オピニオン 2016年2月14日 (日)  桑島政臣(神奈川県保険医協会政策部長)

次期診療報酬改定の点数が2月10日答申された。本体+0.49%と前回(+0.1%)の5倍の財源確保といわれているものの、医療機関の基礎的な点数である、初診料、再診料、入院基本料はいずれも据え置かれた。とりわけ、第一線医療にとって喫緊の2000年代水準への復元、つまりは診療所の初診料286点<消費税対応分12点含む>、再診料77点<同3点含む>への要望は中医協では一顧だにされておらず、かかりつけ医機能の強化に完全に逆行している。われわれはこれに強く抗議する。 ◆画餅のかかりつけ医機能の強化 疾病により「かかりつけ医」は1機関に限定されない 今次改定の柱の一つに、かかりつけ医の機能強化が挙げられている。しかしながら、厚労省のいう「かかりつけ医」は、地域包括診療料、地域包括診療加算を算定する医療機関と同義とされている。

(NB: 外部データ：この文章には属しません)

**src/artc_pkg.sv**
```systemverilog
// package: register map, field positions and divider counts of the timer
package artc_pkg;
    // ========================================================
    // register offsets
    localparam int unsigned ADDR_W = 8;
    localparam logic [7:0] OFS_CTRL = 8'h91;
    localparam logic [7:0] OFS_RLD_LO = 8'h92;
    localparam logic [7:0] OFS_RLD_HI = 8'h93;
    localparam logic [7:0] OFS_CNT_LO = 8'h94;
    localparam logic [7:0] OFS_CNT_HI = 8'h95;
    localparam logic [7:0] OFS_CLK_SEL = 8'h96;
    localparam logic [7:0] OFS_EVT_STAT = 8'h97;
    localparam logic [7:0] OFS_EVT_EN = 8'h98;
    localparam logic [7:0] OFS_EVT_CLR = 8'h99;

    // ========================================================
    // timer_control fields
    localparam int unsigned CTL_HOF = 7;
    localparam int unsigned CTL_LOF = 6;
    localparam int unsigned CTL_LIEN = 5;
    localparam int unsigned CTL_CEN = 4;
    localparam int unsigned CTL_SPLIT = 3;
    localparam int unsigned CTL_RUN = 2;
    localparam int unsigned CTL_CSRC = 1;
    localparam int unsigned CTL_XCLK = 0;

    // clock_select_register fields
    localparam int unsigned CKS_LO = 0;
    localparam int unsigned CKS_HI = 1;

    // event status / enable / clear fields
    localparam int unsigned EVT_W = 3;
    localparam int unsigned EVT_HOF = 0;
    localparam int unsigned EVT_LOF = 1;
    localparam int unsigned EVT_CAP = 2;

    // oscillator channels
    localparam int unsigned OSC_N = 2;
    localparam int unsigned OSC_EXT = 0;
    localparam int unsigned OSC_RTC = 1;

    // ========================================================
    // reset values and counts
    localparam logic [7:0] BYTE_RST = 8'h00;
    localparam logic [7:0] BYTE_MAX = 8'hff;
    localparam logic [1:0] CKS_RST = 2'h0;
    localparam logic [2:0] EVT_RST = 3'h0;
    localparam logic [3:0] SYS_DIV_LAST = 4'hb;
    localparam logic [2:0] OSC_DIV_LAST = 3'h7;
endpackage

```
**src/artc_timer.sv**
```systemverilog
// auto-reload timer with split mode and oscillator capture
//
// Added by the designer: the strobed register port.
`timescale 1ns/100ps
// ============================================================
// Overview of operation
// - 16-bit mode: on 0xFFFF wrap load reload pair, set high flag.
// - 16-bit mode: full overflow requests interrupt when enabled.
// - 16-bit mode: low byte wrap also interrupts if low irq enabled.
// - split mode: two 8-bit timers, each reloads from its own byte.
// - split: run gates high byte only; 16-bit: run gates whole.
// - per-byte select: system clock, or div-12 / oscillator div-8.
// - oscillator div-8 source synchronised before counting.
// - high flag on high byte wrap; low flag on any low byte wrap.
// - split mode: high overflow interrupts; low too if enabled.
// - flags never cleared by hardware; software clears them.
// - capture enable gives capture every 8 oscillator cycles.
// - capture source: 0 rtc oscillator, 1 external oscillator.
// - capture copies count into reload pair and sets high flag.
// - alternate clock: 0 external div-8, 1 rtc div-8.
// - ext select 0 gives div-12; applies to both bytes.
// - count registers read/write the count bytes in both modes.
module artc_timer (
    input wire logic mclk_i,
    input wire logic rst_b_i,
    input wire logic [7:0] addr_i,
    input wire logic [7:0] wdata_i,
    input wire logic wr_i,
    input wire logic rd_i,
    output logic [7:0] rdata_o,
    input wire logic ext_osc_i,
    input wire logic rtc_osc_i,
    input wire logic tmr_irq_en_i,
    output logic tmr_irq_o,
    output logic evt_irq_o
);
    // ========================================================
    // registers and decode
    logic [7:0] ctrl;
    logic [7:0] rld_lo;
    logic [7:0] rld_hi;
    logic [7:0] cnt_lo;
    logic [7:0] cnt_hi;
    logic [1:0] clk_sel;
    logic [artc_pkg::EVT_W-1:0] evt_stat;
    logic [artc_pkg::EVT_W-1:0] evt_en;
    logic wr_ctrl;
    logic wr_rll;
    logic wr_rlh;
    logic wr_cl;
    logic wr_ch;

    assign wr_ctrl = wr_i && (addr_i == artc_pkg::OFS_CTRL);
    assign wr_rll = wr_i && (addr_i == artc_pkg::OFS_RLD_LO);
    assign wr_rlh = wr_i && (addr_i == artc_pkg::OFS_RLD_HI);
    assign wr_cl = wr_i && (addr_i == artc_pkg::OFS_CNT_LO);
    assign wr_ch = wr_i && (addr_i == artc_pkg::OFS_CNT_HI);

    // ========================================================
    // oscillator synchronisers and divide-by-8
    logic [artc_pkg::OSC_N-1:0] osc_raw;
    logic [artc_pkg::OSC_N-1:0] osc_tick;
    assign osc_raw[artc_pkg::OSC_EXT] = ext_osc_i;
    assign osc_raw[artc_pkg::OSC_RTC] = rtc_osc_i;
    genvar g;
    generate
        for (g = 0; g < artc_pkg::OSC_N; g++) begin : g_osc
            logic [2:0] sync;
            logic filt;
            logic rise;
            logic [2:0] div;
            logic tick;
            // three stages; a level counts once stages two and three agree
            always_ff @(posedge mclk_i) begin
                if (!rst_b_i) begin
                    sync <= 3'h0;
                end else begin
                    sync <= {sync[1:0], osc_raw[g]};
                end
            end
            assign rise = (sync[1] == sync[2]) && sync[2] && !filt;
            // filtered level, glitches shorter than a clock are dropped
            always_ff @(posedge mclk_i) begin
                if (!rst_b_i) begin
                    filt <= 1'b0;
                end else if (sync[1] == sync[2]) begin
                    filt <= sync[2];
                end
            end
            // eighth rising edge gives a one-cycle tick
            always_ff @(posedge mclk_i) begin
                if (!rst_b_i) begin
                    div <= 3'h0;
                    tick <= 1'b0;
                end else begin
                    tick <= rise && (div == artc_pkg::OSC_DIV_LAST);
                    if (rise) begin
                        div <= div + 3'h1;
                    end
                end
            end
            assign osc_tick[g] = tick;
        end
    endgenerate

    // ========================================================
    // system clock divide-by-12
    logic [3:0] pre;
    logic div12_tick;

    // free running, so the div-12 phase does not depend on run
    always_ff @(posedge mclk_i) begin
        if (!rst_b_i) begin
            pre <= 4'h0;
        end else if (pre == artc_pkg::SYS_DIV_LAST) begin
            pre <= 4'h0;
        end else begin
            pre <= pre + 4'h1;
        end
    end

    assign div12_tick = (pre == artc_pkg::SYS_DIV_LAST);

    // ========================================================
    // count clock selection
    logic alt_tick;
    logic lo_tick;
    logic hi_tick;
    logic cap_evt;
    logic ext_tick;
    logic rtc_tick;

    assign ext_tick = osc_tick[artc_pkg::OSC_EXT];
    assign rtc_tick = osc_tick[artc_pkg::OSC_RTC];

    // alternate clock shared by both bytes
    assign alt_tick = !ctrl[artc_pkg::CTL_XCLK] ? div12_tick :
        (ctrl[artc_pkg::CTL_CSRC] ? rtc_tick : ext_tick);
    assign lo_tick = clk_sel[artc_pkg::CKS_LO] ? 1'b1 : alt_tick;
    assign hi_tick = clk_sel[artc_pkg::CKS_HI] ? 1'b1 : alt_tick;

    // capture trigger source
    assign cap_evt = ctrl[artc_pkg::CTL_CEN] &&
        (ctrl[artc_pkg::CTL_CSRC] ? ext_tick : rtc_tick);

    // ========================================================
    // next count and wrap events
    logic [7:0] next_cnt_lo;
    logic [7:0] next_cnt_hi;
    logic lo_wrap;
    logic hi_wrap;

    always_comb begin
        next_cnt_lo = cnt_lo;
        next_cnt_hi = cnt_hi;
        lo_wrap = 1'b0;
        hi_wrap = 1'b0;
        if (!ctrl[artc_pkg::CTL_SPLIT]) begin
            // 16-bit mode uses the low byte's clock select
            if (ctrl[artc_pkg::CTL_RUN] && lo_tick) begin
                lo_wrap = (cnt_lo == artc_pkg::BYTE_MAX);
                if (lo_wrap && cnt_hi == artc_pkg::BYTE_MAX) begin
                    next_cnt_lo = rld_lo;
                    next_cnt_hi = rld_hi;
                    hi_wrap = 1'b1;
                end else begin
                    {next_cnt_hi, next_cnt_lo} = {cnt_hi, cnt_lo} + 16'h1;
                end
            end
        end else begin
            // low byte ignores run in split mode
            if (lo_tick) begin
                if (cnt_lo == artc_pkg::BYTE_MAX) begin
                    next_cnt_lo = rld_lo;
                    lo_wrap = 1'b1;
                end else begin
                    next_cnt_lo = cnt_lo + 8'h1;
                end
            end
            if (ctrl[artc_pkg::CTL_RUN] && hi_tick) begin
                if (cnt_hi == artc_pkg::BYTE_MAX) begin
                    next_cnt_hi = rld_hi;
                    hi_wrap = 1'b1;
                end else begin
                    next_cnt_hi = cnt_hi + 8'h1;
                end
            end
        end
    end

    // counter bytes; a software write beats the count in that cycle
    always_ff @(posedge mclk_i) begin
        if (!rst_b_i) begin
            cnt_lo <= artc_pkg::BYTE_RST;
            cnt_hi <= artc_pkg::BYTE_RST;
        end else begin
            cnt_lo <= wr_cl ? wdata_i : next_cnt_lo;
            cnt_hi <= wr_ch ? wdata_i : next_cnt_hi;
        end
    end

    // reload pair; capture beats a software write
    always_ff @(posedge mclk_i) begin
        if (!rst_b_i) begin
            rld_lo <= artc_pkg::BYTE_RST;
            rld_hi <= artc_pkg::BYTE_RST;
        end else if (cap_evt) begin
            rld_lo <= cnt_lo;
            rld_hi <= cnt_hi;
        end else begin
            if (wr_rll) begin
                rld_lo <= wdata_i;
            end
            if (wr_rlh) begin
                rld_hi <= wdata_i;
            end
        end
    end

    // control; hardware only ever sets the flags, and set wins
    always_ff @(posedge mclk_i) begin
        if (!rst_b_i) begin
            ctrl <= artc_pkg::BYTE_RST;
        end else begin
            if (wr_ctrl) begin
                ctrl <= wdata_i;
            end
            if (hi_wrap || cap_evt) begin
                ctrl[artc_pkg::CTL_HOF] <= 1'b1;
            end
            if (lo_wrap) begin
                ctrl[artc_pkg::CTL_LOF] <= 1'b1;
            end
        end
    end

    // per-byte clock selects
    always_ff @(posedge mclk_i) begin
        if (!rst_b_i) begin
            clk_sel <= artc_pkg::CKS_RST;
        end else if (wr_i && addr_i == artc_pkg::OFS_CLK_SEL) begin
            clk_sel <= wdata_i[1:0];
        end
    end

    // ========================================================
    // timer interrupt request toward the interrupt system
    always_ff @(posedge mclk_i) begin
        if (!rst_b_i) begin
            tmr_irq_o <= 1'b0;
        end else begin
            tmr_irq_o <= tmr_irq_en_i &&
                (ctrl[artc_pkg::CTL_HOF] ||
                (ctrl[artc_pkg::CTL_LIEN] && ctrl[artc_pkg::CTL_LOF]));
        end
    end

    // ========================================================
    // event status, enable and write-one-to-clear
    logic [artc_pkg::EVT_W-1:0] evt_set;
    logic [artc_pkg::EVT_W-1:0] evt_clr;

    assign evt_set = {cap_evt, lo_wrap, hi_wrap};
    assign evt_clr = (wr_i && addr_i == artc_pkg::OFS_EVT_CLR) ?
        wdata_i[artc_pkg::EVT_W-1:0] : artc_pkg::EVT_RST;

    // set wins over a clear in the same cycle
    always_ff @(posedge mclk_i) begin
        if (!rst_b_i) begin
            evt_stat <= artc_pkg::EVT_RST;
        end else begin
            evt_stat <= (evt_stat & ~evt_clr) | evt_set;
        end
    end

    always_ff @(posedge mclk_i) begin
        if (!rst_b_i) begin
            evt_en <= artc_pkg::EVT_RST;
        end else if (wr_i && addr_i == artc_pkg::OFS_EVT_EN) begin
            evt_en <= wdata_i[artc_pkg::EVT_W-1:0];
        end
    end

    // one cycle behind the status bits, to keep the output a flop
    always_ff @(posedge mclk_i) begin
        if (!rst_b_i) begin
            evt_irq_o <= 1'b0;
        end else begin
            evt_irq_o <= |(evt_stat & evt_en);
        end
    end

    // ========================================================
    // read port, data valid the cycle after the strobe only
    logic [7:0] rd_mux;

    always_comb begin
        unique case (addr_i)
            artc_pkg::OFS_CTRL: rd_mux = ctrl;
            artc_pkg::OFS_RLD_LO: rd_mux = rld_lo;
            artc_pkg::OFS_RLD_HI: rd_mux = rld_hi;
            artc_pkg::OFS_CNT_LO: rd_mux = cnt_lo;
            artc_pkg::OFS_CNT_HI: rd_mux = cnt_hi;
            artc_pkg::OFS_CLK_SEL: rd_mux = {6'h0, clk_sel};
            artc_pkg::OFS_EVT_STAT: rd_mux = {5'h0, evt_stat};
            artc_pkg::OFS_EVT_EN: rd_mux = {5'h0, evt_en};
            default: rd_mux = 8'h00;
        endcase
    end

    always_ff @(posedge mclk_i) begin
        if (!rst_b_i) begin
            rdata_o <= 8'h00;
        end else begin
            rdata_o <= rd_i ? rd_mux : 8'h00;
        end
    end
endmodule

```
**config.mk**
```make
export PLATFORM = sky130hd
export DESIGN_NAME = artc_timer
export DESIGN_NICKNAME = d
export VERILOG_FILES = /design/src/artc_pkg.sv /design/src/artc_timer.sv
export SDC_FILE = /design/constraint.sdc
export NUM_CORES = 1
export LEC_CHECK = 0
export BUFFER_PORTS_ARGS = -buffer_cell sky130_fd_sc_hd__buf_2
export CORE_MARGIN = 2
export CORE_UTILIZATION = 50
export DETAILED_ROUTE_END_ITERATION = 8
export GPL_ROUTABILITY_DRIVEN = 0
export PLACE_DENSITY = 0.68
export SYNTH_ARGS = -nofsm -noshare
export SYNTH_HDL_FRONTEND = slang
export SYNTH_SLANG_ARGS = --single-unit
```
**constraint.sdc**
```tcl
create_clock -name mclk_i -period 2.9 [get_ports mclk_i]
set_clock_uncertainty 0.15 [all_clocks]
set_input_delay 0.145 -clock mclk_i [delete_from_list [all_inputs] [get_ports mclk_i]]
set_output_delay 0.145 -clock mclk_i [all_outputs]
set_load 0.03 [all_outputs]
```
==> flow_metrics.tcl <==
set metrics [dict create \
    ys_ff_latch 78 \
    core_region_area_um2 8090 \
    cts.path.max_buffers 2 \
    detailedRoute.firstIterationViolations 342 \
    finalCoreUtilization_pct 57.6 \
    power_frac_seq_pct 51.1 \
    synth_area_leaders "sky130_fd_sc_hd__dfxtp_1, sky130_fd_sc_hd__mux2i_1, sky130_fd_sc_hd__a21oi_1" \
    port_buffers 32 \
    timing.critical_path.required_ps 3030 \
    area_taken_by_flip_flops_and_latches_um2 1560 \
    power.share.switching_pct 23.0 \
    crit_path_start_kind "flop" \
    yosys.area.top_type "sky130_fd_sc_hd__dfxtp_1" \
    clk_root_buffer_cell "sky130_fd_sc_hd__clkbuf_8" \
    combinationalPowerShare_pct 5.1 \
    setup_viol 0 \
    timing.critical_path.cells "ha_1, nand4_1, nor2_1, o21a_1, a21oi_1, mux2_2, o21ai_0" \
    htree_levels 3 \
    syn-instance-count 482 \
    first_global_vias 3365 \
    report.final.slew_viol_count 0 \
    worst_slew_pin_slew_ps 708 \
    io_pins 33 \
    drt-vias-per-instance 6.12 \
    max_slew_margin_pct 52.4 \
    crit_path_max_fanout 11 \
    leakage_uw 0.00179 \
    dp.cells 593 \
    synth_enable_flop_cells 0 \
    postCtsHoldBufs 11 \
    grt_start_max_net_pins 45 \
    hold_viol_final 0 \
    drc_errors 0 \
    critical_path.endpoint "cnt_lo[4]" \
    status "completed" \
    synthArstFlopShare_pct 0 \
    floorplan.die.width_um 94.7 \
    cts_tree "done" \
    synthTopCellsByCount "sky130_fd_sc_hd__dfxtp_1, sky130_fd_sc_hd__nand2_1, sky130_fd_sc_hd__a21oi_1, sky130_fd_sc_hd__o21ai_0, sky130_fd_sc_hd__mux2i_1" \
    synth_seq_area_share_pct 37.9 \
    fin_crit_ps 2430 \
    vdd_drop_max_mv 0.234 \
    wire_length_of_the_first_global_routing_pass_um 18300 \
    post-synth-top-area-fraction_pct 37.9 \
    p_per_area_nw_per_um2 455 \
    routed_wl_um 11300 \
    worstSetupEndpointType "flop" \
    insertedDiodeCount 0 \
    crit_slowest_cell "sky130_fd_sc_hd__dfxtp_1" \
    combined_area_of_the_multi_input_logic_cells_um2 2380 \
    globalRouteTotalUtil_pct 26.7 \
    synth.yosys.warnings 0 \
    max_capacitance_violation_count 0 \
    worst-setup-path-type "reg -> reg" \
    post_cts_buffers 0 \
    syn_nets 514 \
    cts.sinks 78 \
    worst-r2r-cell-count 7 \
    detail_route.wl_per_cell_um 18.3 \
    grt_setup_unrepaired "false" \
    n_fill_cell 757 \
    setup.reg_to_reg.worst_slack_ps 470 \
    post_route_setup_tns_ps 0 \
    start_util_pct 50.9 \
    synthesis.area_um2 4120 \
    drt_first_pass_iters 5 \
    critical_path.reg2reg.endpoint "cnt_lo[4]" \
    num-nets-final 542 \
    final_cell_area_um2 4660 \
    detailroute.via_count 3796 \
    crit_path_start "cnt_hi[0]" \
    r2r-start "cnt_hi[0]" \
    detailed_place_hpwl_um 7930 \
    grt_overflow 0 \
    final_cells 620 \
    synth_cell_types 56 \
    netSwitchingPower_uw 489 \
    hold_crit_path_type "in -> reg" \
    power_frac_clock_pct 43.9 \
    worstPathArrival_ps 2560 \
    postSynthAreaPerCell_um2 8.54 \
    worst_skew_pair.late_latency_ps 360 \
    rows 33 \
    syn2layout_area_growth_pct 13.3 \
    largest_stage_delay_worst_path_ps 490 \
    grt_antenna_before_repair 0 \
    die-height_um 94.7 \
    tritoncts.num_buffers 9 \
    final_layout_size_suffix_gt1_share_pct 14.8 \
    maxClockFrequency_mhz 412 \
    min_period_over_period_pct 83.7 \
    cell_internal_pwr_uw 1630 \
    cts_resized 0 \
    worst_setup_hold_path_clk_slew_ps 90 \
    antenna_violating_nets_post_route 0 \
    placed_area_um2 4330 \
    dominant_cell_by_count_in_the_synthesized_netlist "sky130_fd_sc_hd__dfxtp_1" \
    die_area_um2 8970 \
    ys_dominant_reg_cell "sky130_fd_sc_hd__dfxtp_1" \
]
-- power groups by stage --
stage / Clock (µW) / Combinational, µW / Sequential [µW]
3_3_place_gp: 0 / 93.3 / 1110
6_report: 930 / 107 / 1080
4_1_cts: 935 / 107 / 1080
5_1_grt: 995 / 118 / 1090
3_5_place_dp: 0 / 94.9 / 1110
2_1_floorplan: 0 / 57.4 / 1110
-- sequential cells by signal (all words and copies together) (netlist names), 2 cells and up --
name,count
rdata_o,8
pre,4
clk_sel,2
cnt_lo,8
cnt_hi,8
ctrl,8
rld_lo,8
g_osc.div,6
evt_stat,3
g_osc.sync,6
evt_en,3
rld_hi,8
g_osc.filt,2
-- per-stage QoR --
stage          setup slack, ps  hold slack (ps)  power, µW
2_1_floorplan              730              103       1160
3_3_place_gp               598              203       1200
4_1_cts                    539             86.2       2130
6_report                   472              111       2120
5_1_grt                    260              119       2200
3_5_place_dp               580              208       1200
-- worst max-delay path: cells and delay by family (launching register included) --
kind            cells  cell delay (ps)
compound gates      3              660
fa+ha+maj           1              300
flops               1              490
mux                 1              270
simple gates        2              460
-- layout make-up --
type / instances / area share (%)
clock buffer: 11 / 3.03
clock inverter: 5 / 1.74
inverter: 3 / 0.241
multi-input combinational: 364 / 51.1
sequential: 78 / 33.5
tap: 105 / 2.82
timing repair buffer: 54 / 7.56
-- worst min path at each step --
stage / startpoint / end / slack (ps) / cells after the start
global placement: rtc_osc_i / g_osc[1].sync[0] / 200 / 2
detailed placement: rtc_osc_i / g_osc[1].sync[0] / 210 / 2
finish: wr_i / ctrl[0] / 110 / 3
floorplan: wdata_i[6] / cnt_lo[6] / 100 / 2
CTS: wr_i / ctrl[0] / 90 / 3
global route: wr_i / ctrl[0] / 120 / 3
-- placed cells by master, fill, tap and decap left out, types with 7 or more instances in the layout --
| cell | synthesis | layout |
|---|---|---|
| sky130_fd_sc_hd__a21boi_0 | 15 | 15 |
| sky130_fd_sc_hd__a21oi_1 | 38 | 38 |
| sky130_fd_sc_hd__a222oi_1 | 9 | 9 |
| sky130_fd_sc_hd__a22oi_1 | 9 | 9 |
| sky130_fd_sc_hd__and2_1 | 10 | 10 |
| sky130_fd_sc_hd__buf_2 | 8 | 32 |
| sky130_fd_sc_hd__buf_4 | 0 | 11 |
| sky130_fd_sc_hd__clkbuf_8 | 0 | 10 |
| sky130_fd_sc_hd__dfxtp_1 | 78 | 78 |
| sky130_fd_sc_hd__dlygate4sd3_1 | 0 | 11 |
| sky130_fd_sc_hd__ha_1 | 9 | 9 |
| sky130_fd_sc_hd__mux2i_1 | 30 | 30 |
| sky130_fd_sc_hd__nand2_1 | 49 | 49 |
| sky130_fd_sc_hd__nand3_1 | 27 | 27 |
| sky130_fd_sc_hd__nand4_1 | 7 | 7 |
| sky130_fd_sc_hd__nor2_1 | 21 | 21 |
| sky130_fd_sc_hd__nor2b_1 | 11 | 11 |
| sky130_fd_sc_hd__nor3_1 | 11 | 11 |
| sky130_fd_sc_hd__o21ai_0 | 38 | 38 |
-- layer usage --
| layer | global-route usage, % | part of all wire (%) | wire length, µm | up-vias |
|---|---|---|---|---|
| met5 | 0 | 0 | 0 | - |
| met4 | 12.2 | 2.2 | 244 | 0 |
| met3 | 4.39 | 6.3 | 716 | 21 |
| met2 | 39.8 | 46 | 5180 | 152 |
| met1 | 37.7 | 46 | 5180 | 1803 |
| li1 | - | - | - | 1820 |
-- logic make-up after synthesis --
family	count (synthesis)	share of synthesized area, %
compound gates	140	22.0
mux	38	10.1
flops	78	37.9
fa+ha+maj	9	2.74
xor+xnor	10	2.13
simple gates	167	21.0
buf+inv	40	4.10
Note: power is estimated with default switching activity, not from simulation.
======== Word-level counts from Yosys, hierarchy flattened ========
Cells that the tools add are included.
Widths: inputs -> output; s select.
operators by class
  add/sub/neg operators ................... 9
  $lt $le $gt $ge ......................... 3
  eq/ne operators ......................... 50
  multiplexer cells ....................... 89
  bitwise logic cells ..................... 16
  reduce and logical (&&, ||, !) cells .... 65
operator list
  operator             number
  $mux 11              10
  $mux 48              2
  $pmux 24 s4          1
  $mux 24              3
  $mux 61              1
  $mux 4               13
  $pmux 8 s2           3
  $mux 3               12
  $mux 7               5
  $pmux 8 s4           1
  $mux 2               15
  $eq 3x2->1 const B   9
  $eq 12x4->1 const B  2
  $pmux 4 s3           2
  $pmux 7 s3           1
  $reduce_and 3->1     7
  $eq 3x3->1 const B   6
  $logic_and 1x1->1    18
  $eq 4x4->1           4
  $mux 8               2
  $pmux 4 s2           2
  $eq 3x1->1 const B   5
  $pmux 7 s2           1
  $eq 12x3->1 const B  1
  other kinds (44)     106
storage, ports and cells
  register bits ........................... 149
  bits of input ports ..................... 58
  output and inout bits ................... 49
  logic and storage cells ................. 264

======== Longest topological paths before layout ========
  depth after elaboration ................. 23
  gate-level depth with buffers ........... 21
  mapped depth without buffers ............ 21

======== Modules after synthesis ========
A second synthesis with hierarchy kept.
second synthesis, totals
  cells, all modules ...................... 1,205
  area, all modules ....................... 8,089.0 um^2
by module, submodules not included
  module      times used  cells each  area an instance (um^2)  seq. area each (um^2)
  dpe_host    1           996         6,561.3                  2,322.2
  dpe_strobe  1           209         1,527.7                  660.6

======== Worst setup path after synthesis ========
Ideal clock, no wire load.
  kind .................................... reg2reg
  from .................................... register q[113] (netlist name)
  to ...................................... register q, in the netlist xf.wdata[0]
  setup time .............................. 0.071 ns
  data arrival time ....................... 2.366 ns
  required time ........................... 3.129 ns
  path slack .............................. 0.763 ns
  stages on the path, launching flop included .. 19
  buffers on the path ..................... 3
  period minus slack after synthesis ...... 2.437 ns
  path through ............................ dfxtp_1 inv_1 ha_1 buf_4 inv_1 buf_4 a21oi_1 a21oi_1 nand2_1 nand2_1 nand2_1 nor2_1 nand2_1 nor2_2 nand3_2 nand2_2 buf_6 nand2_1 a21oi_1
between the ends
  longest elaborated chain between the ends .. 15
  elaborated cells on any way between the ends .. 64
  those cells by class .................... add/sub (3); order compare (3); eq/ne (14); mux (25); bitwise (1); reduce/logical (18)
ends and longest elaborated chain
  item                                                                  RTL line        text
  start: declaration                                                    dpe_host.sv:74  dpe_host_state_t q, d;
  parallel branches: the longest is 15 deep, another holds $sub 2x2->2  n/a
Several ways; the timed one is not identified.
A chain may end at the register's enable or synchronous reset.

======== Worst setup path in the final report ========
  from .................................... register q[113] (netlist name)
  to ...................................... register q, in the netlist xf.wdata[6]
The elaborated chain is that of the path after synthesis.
**config.mk**
```make
export PLATFORM = sky130hd
export DESIGN_NAME = cpu_bitcond_extend_index_unit
export DESIGN_NICKNAME = d
export VERILOG_FILES = /design/src/logic/cpu_bitcond_pkg.sv /design/src/logic/cpu_bitcond_extend_index_unit.sv
export SDC_FILE = /design/constraint.sdc
export NUM_CORES = 1
export LEC_CHECK = 0
export ABC_AREA = 1
export BUFFER_PORTS_ARGS = -buffer_cell sky130_fd_sc_hd__buf_2
export CORE_ASPECT_RATIO = 1.5
export CORE_MARGIN = 1
export CORE_UTILIZATION = 25
export CTS_BUF_LIST = sky130_fd_sc_hd__clkbuf_16
export DETAILED_ROUTE_END_ITERATION = 12
export GPL_TIMING_DRIVEN = 0
export HOLD_SLACK_MARGIN = 0.15
export PLACE_DENSITY = 0.55
export SYNTH_ARGS = -nofsm -noshare
export SYNTH_HDL_FRONTEND = slang
export SYNTH_SLANG_ARGS = --single-unit
```
**constraint.sdc**
```tcl
create_clock -name core_clk -period 3.5 [get_ports core_clk]
set_clock_uncertainty 0.15 [all_clocks]
set_input_delay 0 -clock core_clk [delete_from_list [all_inputs] [get_ports core_clk]]
set_output_delay 0 -clock core_clk [all_outputs]
set_load 0.01 [all_outputs]
```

これは常勤医3名、24時間対応、高血圧・糖尿病・脂質異常・認知症のうち複数疾病の患者などを要件とし、「全人的医療」の提供を評価したものとしている。 しかし、この届出医療機関は地域包括診療料で93施設、地域包括診療加算で4,713施設(H27.7)と、前年の各々122施設、6,5...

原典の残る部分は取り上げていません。